1. Uncertainty regarding the impact of emergence from Covid-19 lockdown

Since March 2020, revenue from each of the Group's customer cohorts has been uplifted by the impact of Covid-19 and lockdown.

 

Until consumer behaviour fully normalises, in particular with respect to mobility, there will remain risk and uncertainty as to the implications for online demand.

 

This risk will be impacted by factors including whether or not there are future variants of the virus, the duration, nature and extent of any further government lockdown measures in the UK and the Netherlands, and the deployment and uptake of vaccine booster programmes.

 

As context, we note that the Netherlands government announced a new, partial lockdown on 12 November 2021.

 

Uncertainty relating to the revenue impact of emergence from lockdown is has been reduced in part:

 

·      Retention rates for customer cohorts acquired during lockdown are at least as strong as historical retention rates for previously acquired customer cohorts.

 

·      As the Group continues to collect data on customer behaviour, we better understand trends in customer purchase frequency.

 

The Group's FY22 budget envisages a year-on-year reduction in revenue, which reflects an expected moderation in the higher levels of purchase frequency seen in FY21. As at 31 October 2021, the Group has significant liquidity headroom of £87.9m under its Senior Facilities Agreement.

 

2. Supply chain disruption and input cost inflation

 

The Group has not been significantly impacted by supply chain issues.

 

The Group has not seen significant inflation in cost of goods sold.
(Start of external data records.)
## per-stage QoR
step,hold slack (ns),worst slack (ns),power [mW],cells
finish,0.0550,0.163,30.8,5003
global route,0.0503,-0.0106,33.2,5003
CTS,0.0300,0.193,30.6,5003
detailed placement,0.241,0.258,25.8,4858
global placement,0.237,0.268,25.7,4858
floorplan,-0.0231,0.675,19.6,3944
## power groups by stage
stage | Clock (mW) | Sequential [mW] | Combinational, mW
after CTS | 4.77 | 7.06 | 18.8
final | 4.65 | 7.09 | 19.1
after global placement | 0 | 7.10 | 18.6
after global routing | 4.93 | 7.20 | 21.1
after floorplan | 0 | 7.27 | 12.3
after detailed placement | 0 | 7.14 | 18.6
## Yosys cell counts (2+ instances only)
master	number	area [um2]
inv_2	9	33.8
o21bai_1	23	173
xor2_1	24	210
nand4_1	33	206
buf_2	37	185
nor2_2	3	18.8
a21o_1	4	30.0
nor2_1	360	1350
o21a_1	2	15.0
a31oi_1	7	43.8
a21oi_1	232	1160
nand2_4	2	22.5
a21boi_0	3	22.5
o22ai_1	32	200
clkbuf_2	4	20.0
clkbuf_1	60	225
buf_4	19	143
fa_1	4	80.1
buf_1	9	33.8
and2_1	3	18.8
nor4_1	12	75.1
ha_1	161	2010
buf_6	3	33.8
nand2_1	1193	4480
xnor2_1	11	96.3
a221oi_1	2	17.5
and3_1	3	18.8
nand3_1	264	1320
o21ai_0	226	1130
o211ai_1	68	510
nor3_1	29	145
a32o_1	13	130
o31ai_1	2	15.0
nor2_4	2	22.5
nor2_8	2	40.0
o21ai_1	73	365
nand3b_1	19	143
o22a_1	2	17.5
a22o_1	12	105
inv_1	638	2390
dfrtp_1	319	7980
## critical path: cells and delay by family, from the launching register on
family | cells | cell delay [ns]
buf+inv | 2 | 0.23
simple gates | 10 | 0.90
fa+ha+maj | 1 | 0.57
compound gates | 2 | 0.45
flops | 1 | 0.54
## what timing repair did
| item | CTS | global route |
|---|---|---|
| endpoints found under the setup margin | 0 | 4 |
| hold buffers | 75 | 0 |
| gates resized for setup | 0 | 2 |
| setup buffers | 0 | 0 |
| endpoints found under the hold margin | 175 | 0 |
Whilst there have been some instances of rising costs (primarily related to paper and packaging prices, and wages for warehouse staff employed by third party fulfilment partners) these have not had a material impact.

 

Management nevertheless observes that there has been wide reporting of supply chain issues impacting other businesses and remains vigilant.

 

The Group does not directly source from outside Europe.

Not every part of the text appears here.